(Collection entries)
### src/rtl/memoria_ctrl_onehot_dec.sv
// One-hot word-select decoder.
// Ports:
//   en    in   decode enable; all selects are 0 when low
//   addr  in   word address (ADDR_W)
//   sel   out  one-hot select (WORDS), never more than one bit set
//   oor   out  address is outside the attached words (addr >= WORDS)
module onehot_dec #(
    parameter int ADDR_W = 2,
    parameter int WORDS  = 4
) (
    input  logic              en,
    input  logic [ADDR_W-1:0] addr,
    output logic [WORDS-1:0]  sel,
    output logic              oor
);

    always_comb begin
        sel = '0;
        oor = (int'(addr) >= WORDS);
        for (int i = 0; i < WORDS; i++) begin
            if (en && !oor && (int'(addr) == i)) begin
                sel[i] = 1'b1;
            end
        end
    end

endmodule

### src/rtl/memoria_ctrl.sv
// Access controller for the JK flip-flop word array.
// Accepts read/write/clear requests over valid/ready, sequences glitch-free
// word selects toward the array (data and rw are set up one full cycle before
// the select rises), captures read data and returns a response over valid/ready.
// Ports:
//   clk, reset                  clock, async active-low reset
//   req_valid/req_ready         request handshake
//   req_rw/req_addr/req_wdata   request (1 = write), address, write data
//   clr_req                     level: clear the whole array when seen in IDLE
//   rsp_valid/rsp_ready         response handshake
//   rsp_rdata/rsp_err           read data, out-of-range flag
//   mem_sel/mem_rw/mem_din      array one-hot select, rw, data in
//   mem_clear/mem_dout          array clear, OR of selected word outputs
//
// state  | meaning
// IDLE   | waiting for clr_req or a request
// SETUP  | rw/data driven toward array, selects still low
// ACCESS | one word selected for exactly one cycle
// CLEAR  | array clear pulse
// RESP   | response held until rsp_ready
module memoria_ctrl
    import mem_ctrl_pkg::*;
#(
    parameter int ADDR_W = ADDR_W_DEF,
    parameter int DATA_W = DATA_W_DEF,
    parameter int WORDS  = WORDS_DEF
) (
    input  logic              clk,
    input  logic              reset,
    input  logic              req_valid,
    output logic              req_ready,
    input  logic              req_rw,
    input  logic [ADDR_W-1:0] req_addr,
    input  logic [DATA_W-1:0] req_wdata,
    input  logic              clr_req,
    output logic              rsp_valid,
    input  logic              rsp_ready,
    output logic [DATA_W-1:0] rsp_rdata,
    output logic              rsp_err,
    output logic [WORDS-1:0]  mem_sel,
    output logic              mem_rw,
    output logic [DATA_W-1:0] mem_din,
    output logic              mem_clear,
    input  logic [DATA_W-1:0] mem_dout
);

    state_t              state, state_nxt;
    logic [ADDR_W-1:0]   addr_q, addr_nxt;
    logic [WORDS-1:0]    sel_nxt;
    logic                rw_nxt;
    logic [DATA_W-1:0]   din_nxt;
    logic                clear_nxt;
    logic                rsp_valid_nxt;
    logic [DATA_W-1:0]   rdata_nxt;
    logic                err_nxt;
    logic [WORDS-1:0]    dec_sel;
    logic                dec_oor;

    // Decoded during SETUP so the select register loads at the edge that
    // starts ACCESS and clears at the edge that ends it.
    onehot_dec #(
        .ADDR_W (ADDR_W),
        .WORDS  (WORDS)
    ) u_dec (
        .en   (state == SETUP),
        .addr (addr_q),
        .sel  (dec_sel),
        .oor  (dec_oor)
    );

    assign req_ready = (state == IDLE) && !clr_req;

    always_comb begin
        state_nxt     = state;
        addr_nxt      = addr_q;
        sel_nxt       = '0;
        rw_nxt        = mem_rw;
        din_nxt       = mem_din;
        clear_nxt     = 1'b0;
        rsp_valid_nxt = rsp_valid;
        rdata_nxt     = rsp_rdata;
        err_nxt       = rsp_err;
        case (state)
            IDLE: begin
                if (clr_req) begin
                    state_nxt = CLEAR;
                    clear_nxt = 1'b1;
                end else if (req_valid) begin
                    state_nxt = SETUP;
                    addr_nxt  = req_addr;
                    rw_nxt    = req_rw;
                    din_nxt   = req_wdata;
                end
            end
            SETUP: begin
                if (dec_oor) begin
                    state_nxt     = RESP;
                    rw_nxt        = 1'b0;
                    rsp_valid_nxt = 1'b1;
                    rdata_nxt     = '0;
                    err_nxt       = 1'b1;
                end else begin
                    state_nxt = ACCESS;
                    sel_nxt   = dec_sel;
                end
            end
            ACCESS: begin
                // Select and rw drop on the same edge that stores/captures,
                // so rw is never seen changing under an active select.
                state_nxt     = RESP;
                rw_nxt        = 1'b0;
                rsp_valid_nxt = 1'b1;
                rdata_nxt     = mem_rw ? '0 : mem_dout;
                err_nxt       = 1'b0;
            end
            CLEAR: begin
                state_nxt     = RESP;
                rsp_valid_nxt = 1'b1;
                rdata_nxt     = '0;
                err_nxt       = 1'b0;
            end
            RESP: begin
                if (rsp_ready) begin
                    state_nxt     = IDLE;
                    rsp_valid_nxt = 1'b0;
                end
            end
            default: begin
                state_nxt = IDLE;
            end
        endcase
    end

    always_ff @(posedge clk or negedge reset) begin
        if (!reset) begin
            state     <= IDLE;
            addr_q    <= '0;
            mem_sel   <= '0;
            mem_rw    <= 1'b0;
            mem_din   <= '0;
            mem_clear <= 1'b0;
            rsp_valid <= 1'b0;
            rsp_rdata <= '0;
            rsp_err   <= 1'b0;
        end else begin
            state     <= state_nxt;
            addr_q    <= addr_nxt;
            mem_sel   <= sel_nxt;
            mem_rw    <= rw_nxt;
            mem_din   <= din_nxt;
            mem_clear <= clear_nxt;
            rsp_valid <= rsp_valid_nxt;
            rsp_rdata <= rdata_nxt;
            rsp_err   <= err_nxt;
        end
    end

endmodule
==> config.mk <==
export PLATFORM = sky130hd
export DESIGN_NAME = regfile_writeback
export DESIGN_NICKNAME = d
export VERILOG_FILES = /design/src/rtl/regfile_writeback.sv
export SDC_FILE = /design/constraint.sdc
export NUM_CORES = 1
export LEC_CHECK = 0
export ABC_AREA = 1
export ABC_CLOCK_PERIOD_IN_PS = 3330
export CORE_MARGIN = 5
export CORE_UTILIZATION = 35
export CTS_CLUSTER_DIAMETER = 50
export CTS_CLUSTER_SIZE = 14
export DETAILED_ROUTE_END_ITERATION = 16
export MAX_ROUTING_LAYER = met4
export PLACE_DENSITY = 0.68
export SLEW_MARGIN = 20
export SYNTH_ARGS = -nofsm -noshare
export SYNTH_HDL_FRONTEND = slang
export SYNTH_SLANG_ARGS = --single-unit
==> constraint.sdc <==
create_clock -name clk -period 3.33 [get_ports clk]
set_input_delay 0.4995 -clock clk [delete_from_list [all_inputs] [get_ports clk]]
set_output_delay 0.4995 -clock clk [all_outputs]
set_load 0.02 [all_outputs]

WHAT TO WORK ON:
Copy the lines above exactly, beginning at the line that has "export LEC_CHECK = 0" and stopping after the line that has "export SYNTH_HDL_FRONTEND = slang", and omit the rest.

RESPONSE:
export LEC_CHECK = 0
export ABC_AREA = 1
export ABC_CLOCK_PERIOD_IN_PS = 3330
export CORE_MARGIN = 5
export CORE_UTILIZATION = 35
export CTS_CLUSTER_DIAMETER = 50
export CTS_CLUSTER_SIZE = 14
export DETAILED_ROUTE_END_ITERATION = 16
export MAX_ROUTING_LAYER = met4
export PLACE_DENSITY = 0.68
export SLEW_MARGIN = 20
export SYNTH_ARGS = -nofsm -noshare
export SYNTH_HDL_FRONTEND = slang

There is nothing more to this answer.